Tracie Adix-Zins

Current position
- Title: Head coach
- Team: Elmhurst
- Conference: CCIW
- Record: 17–55–1 (.239)

Biographical details
- Born: 1985 (age 40–41) Edmonds, Washington, U.S.
- Education: DePaul, South Dakota State

Playing career
- 2004–2007: DePaul

Coaching career (HC unless noted)
- 2008–2009: SD State (Grad. asst.)
- 2010–2014: Wisconsin (asst.)
- 2015: Oklahoma State (asst.)
- 2016–2018: NC State (asst.)
- 2019–2024: DePaul
- 2025–present: Elmhurst

Head coaching record
- Overall: 142-188-1 (.431)

Accomplishments and honors

Awards
- Second-team All-American (2007); Big East pitcher of the Year (2007); Big East tournament champions (2019); Big East regular season champions (2021);

= Tracie Adix-Zins =

American softball coach

Tracie Adix-Zins (born 1985) is currently the head coach of the Elmhurst University softball team.
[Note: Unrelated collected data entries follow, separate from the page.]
What follows belongs to an exercise in optimizing a design on an open flow for small area, a short achievable clock period and few clock cycles; a production flow would make more cautious choices.

==> violet: inputs <==
==> flow/design.v (excerpt) <==
module sha256_stream (
    input  wire         clk,
    input  wire         rst,           
    input  wire         start,         
    input  wire         mode,          
    input  wire         in_valid,
    output wire         in_ready,
    input  wire [31:0]  in_data,       
    input  wire         in_last,
    input  wire [2:0]   in_nbytes,     
    output wire [255:0] digest,
    output wire         digest_valid
);
    reg         busy;       
    reg         first;      
    reg  [5:0]  t;          
    reg         open;       
    reg         need80;     
    reg         fits;       
    reg         fin;        
    reg         done;       
    reg         m224;       
    reg         rotating;   
    reg  [3:0]  rot;        
    reg  [15:0] nbytes;     
    reg  [31:0] a, b, c, d, e, f, g, h;
    reg  [31:0] p0, p1, p2, p3;     
    reg  [31:0] q0, q1, q2, q3;     
    reg  [31:0] w [0:15];           
    integer i;
    wire        emit  = (t == 6'd63) || (t < 6'd15);
    wire [3:0]  slot  = t[3:0] + 4'd1;
    wire        want  = busy && emit && open;   
    wire        stall = want && (rotating || !in_valid);
    wire        adv   = busy && !stall;         
    wire        rnd   = adv && !first;          
    wire        fin_r = (t >= 6'd60);           
    assign in_ready     = want && !rotating;
    assign digest_valid = done;
    assign digest       = {p0, p1, p2, p3, q0, q1, q2, q3};
    reg  [31:0] k_t;
    always @(*) begin
        case (t)
            6'd0:  k_t = 32'h428a2f98; 6'd1:  k_t = 32'h71374491;
  ...
Settings: LEC_CHECK=0, CAP_MARGIN=20, CORE_MARGIN=2, CORE_UTILIZATION=40, SLEW_MARGIN=20; clock period 10.0 ns.
run.sh (not shown) runs the stock make flow with config.mk's settings and CLKGATE_MAP_FILE= SYNTH_SCRIPT=/design/flow/synth_recipe.tcl, a recipe that flattens the netlist after the stock synthesis.
==> harbor (differences from violet) <==
--- a/flow/design.v
+++ b/flow/design.v
@@ -16,29 +16,25 @@
     reg  [5:0]  t;          
     reg         open;       
     reg         need80;     
     reg         fits;       
     reg         fin;        
     reg         done;       
-    reg         m224;       
-    reg         rotating;   
-    reg  [3:0]  rot;        
     reg  [15:0] nbytes;     
     reg  [31:0] a, b, c, d, e, f, g, h;
     reg  [31:0] p0, p1, p2, p3;     
     reg  [31:0] q0, q1, q2, q3;     
     reg  [31:0] w [0:15];           
     integer i;
     wire        emit  = (t == 6'd63) || (t < 6'd15);
     wire [3:0]  slot  = t[3:0] + 4'd1;
-    wire        want  = busy && emit && open;   
-    wire        stall = want && (rotating || !in_valid);
+    wire        stall = emit && open && !in_valid;
     wire        adv   = busy && !stall;         
     wire        rnd   = adv && !first;          
     wire        fin_r = (t >= 6'd60);           
-    assign in_ready     = want && !rotating;
+    assign in_ready     = busy && open && emit;
     assign digest_valid = done;
     assign digest       = {p0, p1, p2, p3, q0, q1, q2, q3};
     reg  [31:0] k_t;
     always @(*) begin
         case (t)
             6'd0:  k_t = 32'h428a2f98; 6'd1:  k_t = 32'h71374491;
@@ -133,33 +129,22 @@
             open   <= 1'b0;
             need80 <= 1'b0;
             fits   <= 1'b0;
             fin    <= 1'b0;
             done   <= 1'b0;
             nbytes <= 16'd0;
-            rotating <= 1'b0;
-            rot    <= 4'd0;
         end else if (start) begin
             busy   <= 1'b1;
             first  <= 1'b1;
             t      <= 6'd63;
             open   <= 1'b1;
             need80 <= 1'b0;
             fits   <= 1'b0;
             fin    <= 1'b0;
             done   <= 1'b0;
             nbytes <= 16'd0;
-            m224   <= mode;
-            rotating <= 1'b0;
-            rot    <= 4'd0;
-        end else if (stall) begin
-            rot <= rot + 4'd1;
-            if (!rotating)
-                rotating <= 1'b1;
-            else if (rot == 4'd15)
-                rotating <= 1'b0;
         end else if (adv) begin
             t     <= t + 6'd1;
             first <= 1'b0;
             if (emit) begin
                 if (open) begin
                     nbytes <= nbytes + (in_last ? {13'd0, in_nbytes} : 16'd4);
@@ -180,47 +165,39 @@
             if (rnd && t == 6'd63 && fin) begin
                 busy <= 1'b0;
                 done <= 1'b1;
             end
         end
     end
-    wire t63 = (t == 6'd63);
     always @(posedge clk) begin
-        for (i = 0; i < 15; i = i + 1)
-            w[i] <= w[i + 1];
-        w[15] <= stall ? w[0] : w_in;
-    end
-    always @(posedge clk) begin
-        if (stall) begin
-            a <= h; b <= a; c <= b; d <= c;
-            e <= d; f <= e; g <= f; h <= g;
-        end else if (first) begin
-            if (m224) begin
+        if (start) begin
+            if (mode) begin
                 a <= 32'hc1059ed8; b <= 32'h367cd507; c <= 32'h3070dd17; d <= 32'hf70e5939;
                 e <= 32'hffc00b31; f <= 32'h68581511; g <= 32'h64f98fa7; h <= 32'hbefa4fa4;
+                p0 <= 32'hc1059ed8; p1 <= 32'h367cd507; p2 <= 32'h3070dd17; p3 <= 32'hf70e5939;
+                q0 <= 32'hffc00b31; q1 <= 32'h68581511; q2 <= 32'h64f98fa7; q3 <= 32'hbefa4fa4;
             end else begin
                 a <= 32'h6a09e667; b <= 32'hbb67ae85; c <= 32'h3c6ef372; d <= 32'ha54ff53a;
                 e <= 32'h510e527f; f <= 32'h9b05688c; g <= 32'h1f83d9ab; h <= 32'h5be0cd19;
-            end
-        end else if (t63) begin
-            a <= pa; b <= p0; c <= p1; d <= p2;
-            e <= qe; f <= q0; g <= q1; h <= q2;
-        end else begin
-            a <= a_new; b <= a; c <= b; d <= c;
-            e <= e_new; f <= e; g <= f; h <= g;
-        end
-    end
-    always @(posedge clk) begin
-        if (start) begin
-            if (mode) begin
-                p0 <= 32'hc1059ed8; p1 <= 32'h367cd507; p2 <= 32'h3070dd17; p3 <= 32'hf70e5939;
-                q0 <= 32'hffc00b31; q1 <= 32'h68581511; q2 <= 32'h64f98fa7; q3 <= 32'hbefa4fa4;
-            end else begin
                 p0 <= 32'h6a09e667; p1 <= 32'hbb67ae85; p2 <= 32'h3c6ef372; p3 <= 32'ha54ff53a;
                 q0 <= 32'h510e527f; q1 <= 32'h9b05688c; q2 <= 32'h1f83d9ab; q3 <= 32'h5be0cd19;
             end
-        end else if (rnd && fin_r) begin
-            p0 <= pa; p1 <= p0; p2 <= p1; p3 <= p2;
-            q0 <= qe; q1 <= q0; q2 <= q1; q3 <= q2;
+        end else if (adv) begin
+            for (i = 0; i < 15; i = i + 1)
+                w[i] <= w[i + 1];
+            w[15] <= w_in;
+            if (rnd) begin
+                if (t == 6'd63) begin
+                    a <= pa; b <= p0; c <= p1; d <= p2;
+                    e <= qe; f <= q0; g <= q1; h <= q2;
+                end else begin
+                    a <= a_new; b <= a; c <= b; d <= c;
+                    e <= e_new; f <= e; g <= f; h <= g;
+                end
+                if (fin_r) begin
+                    p0 <= pa; p1 <= p0; p2 <= p1; p3 <= p2;
+                    q0 <= qe; q1 <= q0; q2 <= q1; q3 <= q2;
+                end
+            end
         end
     end
 endmodule
==> run notes <==
| quantity | violet | harbor |
|---|---|---|
| Run status | finished clean | finished clean |
| Final non-filler cell area | 0.0625 mm^2 | 0.0690 mm^2 |
| Core area | 0.134 mm^2 | 0.149 mm^2 |
| Clock latency of the later-clocked register in the worst-skew pair | 0.78 ns | 0.77 ns |
| Final wirelength | 202 mm | 191 mm |
| Number of global-route vias before repair | 39.9k | 39.8k |
| Multi-input gate share of total cell area | 0.430 | 0.368 |
| Clk tree area frac | 0.0609 | 0.0611 |
| Transition time at the pin with the least slew margin | 1.14 ns | 1.14 ns |
| Area share of xor/xnor cells in the synthesized design | 0.0653 | 0.0596 |
| Worst EP arrival | 7.46 ns | 7.66 ns |
| HPWL reported at the end of detailed placement | 153 mm | 142 mm |
| Sequential Area | 0.0244 mm^2 | 0.0320 mm^2 |
| Cell type of the slowest stage on the worst timing path | sky130_fd_sc_hd__o41ai_1 | sky130_fd_sc_hd__a2111oi_0 |
| Portion of the post-synthesis area used by sequential elements | 0.451 | 0.534 |
| CTS sink count | 1091 | 1085 |
| Tap cell count | 1768 | 1944 |
| Detail Route met2 WL | 90.4 mm | 86.5 mm |
No functional check of the RTL was part of any run of this note.

[afterwards: timing with drivers on the ports]
The results above use ideal ports. As a check the final layouts listed here were re-extracted and re-timed, cells and wires unchanged.
Step 1 assumes that a clkbuf_16 drives the clock port and a buf_2 every other input.
Step 2 also shifts input and output timing later by t, the mid clock arrival at the registers, as if the neighbouring blocks saw the same clock.
Three values: ideal, step 1, step 2; two values: the first two.
run	t (ns)	setup slack, ns	worst data-port slew with drivers (ns)
violet	0.830	2.998 / 2.998 / 2.705	0.05
harbor	0.824	2.845 / 2.845 / 2.845	0.07
After both steps setup and hold are still met in every run listed. For violet, which loses most, drivers alone change the setup slack by 0.000 ns; drivers and shift together by -0.293 ns.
She was formerly the head coach at Depaul University from 2019 to 2024 and a player for the Blue Demons from 2004 to 2007.

==Early years==
A native of Edmonds, Washington, Adix attended Edmonds-Woodway High School and played for the Warrior's softball team from 2000 to 2003. There she would also play on the basketball and volleyball team. She was inducted into the school's Hall of Fame as part of the Class of 2022.

==Collegiate==
Adix attended DePaul from 2004 to 2007 playing as a pitcher for the softball team. Her career as a player was largely successful and the 2007 season is seen as her best. Not only did she help lead the Blue Demons to the 2007 Women's College World Series, she managed to achieve the honor of Big East Pitcher of the Year after a perfect 10-0 mark in conference play. Even knocking out the #3 seed Oklahoma in the final round of the Norman Super Regional. Ending the Sooner's season with a successful doubleheader of 3-0 and 7-2.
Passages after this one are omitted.